**design/flow/run.sh**
```bash
#!/bin/bash
# OpenROAD 26Q1-2900-gdf79404cd8, Yosys 0.63+post, stock flow scripts
make -C /OpenROAD-flow-scripts/flow DESIGN_CONFIG=/design/flow/config.mk WORK_HOME=/design/flow/orfs finish
```
**design/flow/config.mk**
```make
export PLATFORM = sky130hd
export DESIGN_NAME = keyboard
export DESIGN_NICKNAME = keyboard
export VERILOG_FILES = /design/flow/design.v
export SDC_FILE = /design/flow/constraint.sdc
export NUM_CORES = 4
export LEC_CHECK = 1
export CORE_AREA = 10 10 112 112
export DIE_AREA = 0 0 122 122
```
**design/flow/constraint.sdc**
```tcl
current_design keyboard

set clk_period 1.0
set clk_io_pct 0.2

create_clock -name clk0 -period $clk_period [get_ports {clock50}]

set non_clock_inputs [all_inputs -no_clocks]
set_input_delay [expr $clk_period * $clk_io_pct] -clock clk0 $non_clock_inputs
set_output_delay [expr $clk_period * $clk_io_pct] -clock clk0 [all_outputs]
```
**design/flow/design.v**
```verilog
module keyboard(keyboard_clk, keyboard_data, clock50, reset, read, scan_ready, scan_code);
input keyboard_clk;
input keyboard_data;
input clock50;  
input reset;
input read;
output scan_ready;
output [7:0] scan_code;
reg ready_set;
reg [7:0] scan_code;
reg scan_ready;
reg read_char;
reg clock;  
reg [3:0] incnt;
reg [8:0] shiftin;
reg [7:0] filter;
reg keyboard_clk_filtered;
always @ (posedge ready_set or posedge read)
if (read == 1) scan_ready <= 0;
else scan_ready <= 1;
always @(posedge clock50)
	clock <= ~clock;
always @(posedge clock)
begin
   filter <= {keyboard_clk, filter[7:1]};
   if (filter==8'b1111_1111) keyboard_clk_filtered <= 1;
   else if (filter==8'b0000_0000) keyboard_clk_filtered <= 0;
end
always @(posedge keyboard_clk_filtered)
begin
   if (reset==1)
   begin
      incnt <= 4'b0000;
      read_char <= 0;
   end
   else if (keyboard_data==0 && read_char==0)
   begin
	read_char <= 1;
	ready_set <= 0;
   end
   else
   begin
	   if (read_char == 1)
   		begin
      		if (incnt < 9) 
      		begin
				incnt <= incnt + 1'b1;
				shiftin = { keyboard_data, shiftin[8:1]};
				ready_set <= 0;
			end
		else
			begin
				incnt <= 0;
				scan_code <= shiftin[7:0];
				read_char <= 0;
				ready_set <= 1;
			end
		end
	end
end
endmodule
```
==> ci_impl_report.md <==
### Metrics collected by this job

| Metric | Value |
|---|---|
| Row count | `37` |
| DIE WIDTH | `122 microns` |
| DRC | `0` |
| CTS Hold Bufs | `0` |
| DR vias | `542` |
| Total wire length | `1300 microns` |
| Max-area cell share | `0.501` |
| Final clock skew | `0 ns` |
| Cell area after layout | `1390 sq um` |
| Cell taking the most area after synthesis | `edfxtp_1` |
| Area Growth Syn to Fin | `28.7%` |
| Crit-path slowest cell | `dfxtp_1` |
| Fmax | `1650 MHz` |
| Synth Area in XOR/XNOR | `0` |
| Sum Neg Setup Slack | `0 ns` |
| TritonRoute pass-1 iters | `3` |
| Core Util at FP | `0.106` |
| Unique masters post-synth | `21` |
| Final period utilization | `0.608` |
| Seq share, synth | `0.802` |
| First-pass GRT wire length | `2100 microns` |
| Critical path type | `reg -> reg` |
| Outcome | `finished clean` |
| Pins Over Slew Limit | `0` |
| Gate Area | `186 sq um` |
| Mean area per synthesized cell | `15.4 sq um` |
| Endpoint class of the critical path | `register` |
| Endpoints left unconstrained | `59` |
| Critical path arrival | `0.48 ns` |
| Final Hold Vio Count | `0` |
| Post-synth top cells | `edfxtp_1 (18), dfxtp_1 (15), inv_1 (6), a21oi_1 (5)` |
| YS warnings | `1` |
| Top FF cell, synth | `edfxtp_1` |
| Flip-flops with a built-in enable | `18` |
| Crit-path max FO | `10` |
| Crit path launch type | `register` |
| Die ar. | `14900 sq um` |
| Reg area | `866 sq um` |
| Antenna Nets Post-Route | `0` |
| Hold Path Class | `reg -> reg` |
| Register pins left without a clock | `33` |
| Core Footprint | `10200 sq um` |
| PwrDens | `52.2 nW/um^2` |
| Final std cells w/o fill | `~220` |
| Basic Gates by Area | `0.0707` |
| Final core utilization | `0.136` |
| RSZ-0062 raised after global routing | `false` |
| Total gr overflow | `0` |
| Post-place setup slack | `0.376 ns` |
| Post-DP Area | `1390 sq um` |
| Mux share | `0` |
| Max-Cap Viols | `0` |
| Port Buf Inserts | `13` |
| Most frequent cell after synthesis | `edfxtp_1` |
| N_diodes | `0` |
| Clock-pin slew on the worst setup and hold paths | `0 ns` |
| Vert. Die Dim | `122 microns` |
| Flops after synth | `34` |
| Hold WS | `0.455 ns` |
| CTS resizes | `0` |
| Peak supply drop | `0.000169 V` |
| Synth Cell Area | `1080 sq um` |
| Worst slew pin tran | `0.655 ns` |
| FILL cells | `1125` |
| Adder share | `0.0232` |
| Worst-Skew Late Latency | `0 ns` |
| Yosys cell count | `70` |
| Largest net degree at the start of global routing | `25` |
| Initial antenna violation count | `0` |
| Aoi share | `0.0753` |
| Post-CTS Setup Inserts | `0` |
| Total power | `0.0726 mW` |
| Post-DP HPWL | `1100 microns` |
| Tool warnings | `29` |
| WP buf/inv | `1` |
| Post-DR vias/cell | `~2.5` |
| I/O pin cnt | `14` |
| Relative slew slack | `0.563` |
| RePlAce Congestion | `0.716` |
| Cell count after synthesis | `70` |
| Yosys Chip Area | `1080 sq um` |
| GRT Resource Usage Total | `0.0157` |
| Vias in the first global route | `around 490` |
| Critical Path Max Stage Delay | `0.42 ns` |
| Comb area leader | `AND-OR/OR-AND gates` |
| Min Tclk post-route | `0.608 ns` |
| Initial detailed-routing violation count | `10` |
| Cells after DPL | `approximately 220` |
| Final setup viols | `0` |
| WL per Instance | `around 5.9 microns` |
| Top area cell types | `edfxtp_1 (50%), dfxtp_1 (28%), a21oi_1 (2.3%), dfrtp_1 (2.3%), ha_1 (2.3%)` |
| Worst-path cell chain | `inv_1` |
| Setup slack after layout | `0.392 ns` |
| Top delay family on crit path | `flip-flops` |
| Layout cell share with drive strength beyond 1 | `0.0357` |
| LEAKAGE | `0.422 nW` |
| Post-synth ARST share | `0.0294` |
| Worst EP required | `0.88 ns` |
[power breakdown]
part	internal, mW	switching, mW	total (mW)
clock network	0	0	0
registers	0.0443	0	0.0443
logic	0.0167	0.0116	0.0283
[flip-flops by register name, indices dropped and copies added (netlist names)]
signal	cells
clock	1
filter	8
incnt	4
keyboard_clk_filtered	1
read_char	1
ready_set	1
scan_code	8
scan_ready	1
shiftin	9
[worst paths after layout]
check | startpoint | end | slack (ns) | cells after the start
hold reg to reg | clock$_DFF_P_ | clock$_DFF_P_ | 0.45 | 1
setup / recovery | clock$_DFF_P_ | clock$_DFF_P_ | 0.39 | 1
hold / removal | clock$_DFF_P_ | clock$_DFF_P_ | 0.45 | 1
setup reg to reg | clock$_DFF_P_ | clock$_DFF_P_ | 0.39 | 1
[area by class of cell]
cell class | instances | area share
sequential | 34 | 0.623
inverter | 6 | 0.0162
tap | 136 | 0.122
timing repair buffer | 15 | 0.104
multi-input combinational | 29 | 0.134
[cells in the final DEF, fill, tap and decap left out]
cell type         n
a21boi_0          1
a21oi_1           5
a221oi_1          1
and2b_2           1
buf_4             2
clkdlybuf4s50_1  13
conb_1            1
dfrtp_1           1
dfxtp_1          15
edfxtp_1         18
ha_1              2
inv_1             6
nand2_1           2
nand4_1           3
nor2_1            2
nor3_1            1
nor3b_1           1
nor4_1            1
o211ai_1          3
o21a_1            1
o21ai_1           2
or4_1             2
[kinds of logic after synthesis]
group,count (synthesis)
adder cells (fa/ha/maj),2
flip-flops,34
buffers and inverters,7
AND-OR/OR-AND,13
AND/OR/NAND/NOR,13
other,1
[layer usage]
metal,global-route usage,vias up,share of wire
li1,-,285,-
met1,0.0216,247,0.49
met2,0.0273,10,0.44
met3,0.00235,0,0.073
met4,0,0,0
met5,0,-,0
Power figures rest on the tool's default switching activity, not on a simulated workload.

########################################

* [What is required] In the listing above, locate the line containing "Cell area after" and the line containing "Crit-path max FO". Extract those two lines and every line between them, exactly as written, and only those.

* [Output of the exercise]
| Cell area after layout | `1390 sq um` |
| Cell taking the most area after synthesis | `edfxtp_1` |
| Area Growth Syn to Fin | `28.7%` |
| Crit-path slowest cell | `dfxtp_1` |
| Fmax | `1650 MHz` |
| Synth Area in XOR/XNOR | `0` |
| Sum Neg Setup Slack | `0 ns` |
| TritonRoute pass-1 iters | `3` |
| Core Util at FP | `0.106` |
| Unique masters post-synth | `21` |
| Final period utilization | `0.608` |
| Seq share, synth | `0.802` |
| First-pass GRT wire length | `2100 microns` |
| Critical path type | `reg -> reg` |
| Outcome | `finished clean` |
| Pins Over Slew Limit | `0` |
| Gate Area | `186 sq um` |
| Mean area per synthesized cell | `15.4 sq um` |
| Endpoint class of the critical path | `register` |
| Endpoints left unconstrained | `59` |
| Critical path arrival | `0.48 ns` |
| Final Hold Vio Count | `0` |
| Post-synth top cells | `edfxtp_1 (18), dfxtp_1 (15), inv_1 (6), a21oi_1 (5)` |
| YS warnings | `1` |
| Top FF cell, synth | `edfxtp_1` |
| Flip-flops with a built-in enable | `18` |
| Crit-path max FO | `10` |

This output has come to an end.